運用本部 サーバーオペレーションセンター プラットォームG マネージャー 大桃辰也(以下、大桃):私が所属する運用本部は、KDDIのサービス基盤となるネットワークや様々なサービス用システムの維持が主な仕事です。パーソナル事業、バリュー事業、ビジネス事業のシステムの運用保守や基地局の維持など当社のコア事業を支えています。

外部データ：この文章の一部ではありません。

`config.mk`:
```
export PLATFORM = sky130hd
export DESIGN_NAME = cache_fill_fsm
export DESIGN_NICKNAME = d
export VERILOG_FILES = /design/src/rtl/cache_fill_fsm.sv
export SDC_FILE = /design/constraint.sdc
export NUM_CORES = 1
export LEC_CHECK = 0
export BUFFER_PORTS_ARGS = -buffer_cell sky130_fd_sc_hd__buf_2
export CAP_MARGIN = 20
export CORE_AREA = 8 8 60 62
export DETAILED_ROUTE_END_ITERATION = 6
export DIE_AREA = 0 0 68 70
export PLACE_DENSITY = 0.8
export SYNTH_ARGS = -nofsm -noshare
export SYNTH_HDL_FRONTEND = slang
export SYNTH_SLANG_ARGS = --single-unit
```
`constraint.sdc`:
```
create_clock -name clk -period 5.15 [get_ports clk]
set_input_delay 1.03 -clock clk [delete_from_list [all_inputs] [get_ports clk]]
set_output_delay 1.03 -clock clk [all_outputs]
set_load 0.1 [all_outputs]
```
`src/rtl/cache_fill_fsm.sv`:
```
// Miss responder: fetches the block containing a missed address from pipelined main memory,
// writes each returned word into the cache data array, then writes the tag.
module cache_fill_fsm #(
    parameter int unsigned WORDS_PER_BLOCK = 8,
    parameter int unsigned ADDR_W          = 16
) (
    input  logic                               clk,
    input  logic                               rst,
    input  logic                               miss_detected,
    input  logic [ADDR_W-1:0]                  miss_address,
    output logic                               fsm_busy,
    output logic                               mem_en,
    output logic [ADDR_W-1:0]                  memory_address,
    input  logic                               memory_data_valid,
    input  logic [15:0]                        memory_data,
    output logic                               write_data_array,
    output logic [$clog2(WORDS_PER_BLOCK)-1:0] fill_word,
    output logic [15:0]                        fill_data,
    output logic                               write_tag_array
);

    localparam int unsigned CntW = $clog2(WORDS_PER_BLOCK);
    localparam logic [CntW-1:0] LastIdx = CntW'(WORDS_PER_BLOCK - 1);
    // Byte offset bits within a block (two bytes per word).
    localparam logic [ADDR_W-1:0] OffMask = ADDR_W'(2 * WORDS_PER_BLOCK - 1);

    typedef enum logic [1:0] {
        StIdle,
        StIssue,
        StWait
    } state_e;

    state_e            state_q, state_d;
    logic [ADDR_W-1:0] base_q, base_d;
    logic [CntW-1:0]   issue_cnt_q, issue_cnt_d;
    logic [CntW-1:0]   recv_cnt_q, recv_cnt_d;
    logic              recv_fire;

    // Returns are only meaningful while a fill is outstanding.
    assign recv_fire = memory_data_valid && (state_q != StIdle);

    always_comb begin
        state_d          = state_q;
        base_d           = base_q;
        issue_cnt_d      = issue_cnt_q;
        recv_cnt_d       = recv_cnt_q;
        fsm_busy         = 1'b0;
        mem_en           = 1'b0;
        memory_address   = '0;
        write_data_array = 1'b0;
        fill_word        = '0;
        fill_data        = '0;
        write_tag_array  = 1'b0;

        case (state_q)
            StIdle: begin
                fsm_busy = miss_detected;
                if (miss_detected) begin
                    base_d  = miss_address & ~OffMask;
                    state_d = StIssue;
                end
            end
            StIssue: begin
                fsm_busy       = 1'b1;
                mem_en         = 1'b1;
                memory_address = base_q + ADDR_W'({issue_cnt_q, 1'b0});
                issue_cnt_d    = issue_cnt_q + CntW'(1);
                if (issue_cnt_q == LastIdx) begin
                    issue_cnt_d = '0;
                    state_d     = StWait;
                end
            end
            StWait: begin
                fsm_busy = 1'b1;
            end
            default: begin
                state_d = StIdle;
            end
        endcase

        if (recv_fire) begin
            write_data_array = 1'b1;
            fill_word        = recv_cnt_q;
            fill_data        = memory_data;
            recv_cnt_d       = recv_cnt_q + CntW'(1);
            if (recv_cnt_q == LastIdx) begin
                write_tag_array = 1'b1;
                recv_cnt_d      = '0;
                issue_cnt_d     = '0;
                state_d         = StIdle;
            end
        end

        // Reset silences every output in the same cycle, not just from the next edge.
        if (rst) begin
            fsm_busy         = 1'b0;
            mem_en           = 1'b0;
            memory_address   = '0;
            write_data_array = 1'b0;
            fill_word        = '0;
            fill_data        = '0;
            write_tag_array  = 1'b0;
        end
    end

    always_ff @(posedge clk) begin
        if (rst) begin
            state_q     <= StIdle;
            base_q      <= '0;
            issue_cnt_q <= '0;
            recv_cnt_q  <= '0;
        end else begin
            state_q     <= state_d;
            base_q      <= base_d;
            issue_cnt_q <= issue_cnt_d;
            recv_cnt_q  <= recv_cnt_d;
        end
    end

endmodule

```
==> reports/results.txt <==
outcome: complete, no violations
CTS tree: built
CP Max Fanout: 21
Clock Skews: 2.784 ps
Die H: 70 um
total clock sinks: 20
layout cells sized above 1: 0.3561
WL/cell: 12.08 um
Reg clk slew, reported paths: 110 ps
worst r2r dst: issue_cnt_q[0]$_SDFF_PP0_
final setup fails: 0
Final Total Pwr: 0.4021 mW
Top Ports: 75
CP max-delay cell: and2b_1
min-delay src: base_q[14]$_SDFFE_PP0P_
LEAKAGE: 0.8263 nW
initial antenna violation count: 0
RR Startpoint: state_q[0]$_SDFF_PP0_
post-CTS sizing: 0
initial drt markers: 31
clk_lat worst skew: 300 ps
post-detail-place hpwl: 2.353 mm
Setup Buffers After CTS: 0
# rows: 19
Starting Density: 0.4178
CP delay by family, top: simple AND/OR/NAND/NOR gates
fin crit period: 3627 ps
Worst R2R Setup Slack: 3520 ps
Clock Tree Buf Depth: 2
CTS Buf Count: 3
Via density: 4.729
area occupied by multi-input gates: 649.4 um2
setup_tns: 0 ps
crit end category: output pin
Yosys cell types: 23
Peak VDD IR: 0.0001941 V
post-synthesis simple-gate area fraction: 0.3600
die footprint: 0.004760 mm2
CP Buf/Inv Count: 2
hold buffer count at CTS: 0
Hold Crit Depth: 2
total number of yosys warnings: 0
CP peak stage delay: 460 ps
Layout Utilization: 0.5625
RSZ-0062 raised after global routing: no
drc violations: 0
ant diodes: 0
GR Util All Layers: 0.1129
port bufs: 69
Seq cells post-synth: 20
register area: 400.4 um2
fillers: 283
period utilisation layout: 0.7043
largest net degree at the start of global routing: 22
Worst R2R Path Depth: 5
Final ANT Viol Nets: 0
worst-path cell chain: buf_2 > nor2b_1 > and2b_1 > and2_1 > buf_2
vias in the first global route: 1091
first-pass GRT wire length: 4.491 mm
Worst EP arrival: 2600 ps
PwrDens: 268.4 mW/mm2
GRT overflow: 0
Hold Vio Cnt, Final: 0
critical path type: in2out
Final #Nets: 250
Seq/Total Area, Yosys: 0.3600
end of the worst hold path: base_q[14]$_SDFFE_PP0P_
largest family of logic cells by synthesized area: simple AND/OR/NAND/NOR gates
H-tree Lvls: 1
Max-slew headroom: 0.4992
XOR/XNOR share of the synthesized area: 0.007874
Syn Std Cell Area: 0.001112 mm2
Syn Nets: 185
post-synthesis mux area share: 0.03600
CTS root buffer: clkbuf_4
fmax: 275.7 MHz
WP data required: 4120 ps
die width: 68 um
Pre-antenna DRT Iters: 4
post-synthesis cell count: 141
Synth Area in Adders: 0.08999
top cells by area, synth: dfxtp_1 36%, and2_1 20%, ha_1 9.0%
Yosys top cell by area: dfxtp_1
area of the core: 0.002663 mm2
area delta synth->final: 34.65%
max cap viols: 0
share of the synthesized area in the top cell type: 0.3600
vias: 1116
post-synthesis compound-gate area fraction: 0.08661
Worst setup SP type: input port
worst min-delay path category: reg2reg
RD Place Congestion: 0.8270
Post-Syn Area per Cell: 7.889 um2
CP most frequent cell: buf_2
Worst Tran Pin Value: 748.5 ps
WL final: 2.852 mm
Final Slew Violations: 0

運用本部は、新たな取り組みとして開発と運用が二人三脚となる「DevOps」的な組織を目指して、改革を進めています。そうした背景もあり、開発と運用がより密に連携を強化する必要があるため、共通の基盤ツールとしてBacklogで一部のプロジェクトを管理しています。また、ウェブサイトで使うページの作成依頼を企画部からもらう場所としてもBacklogを使っています。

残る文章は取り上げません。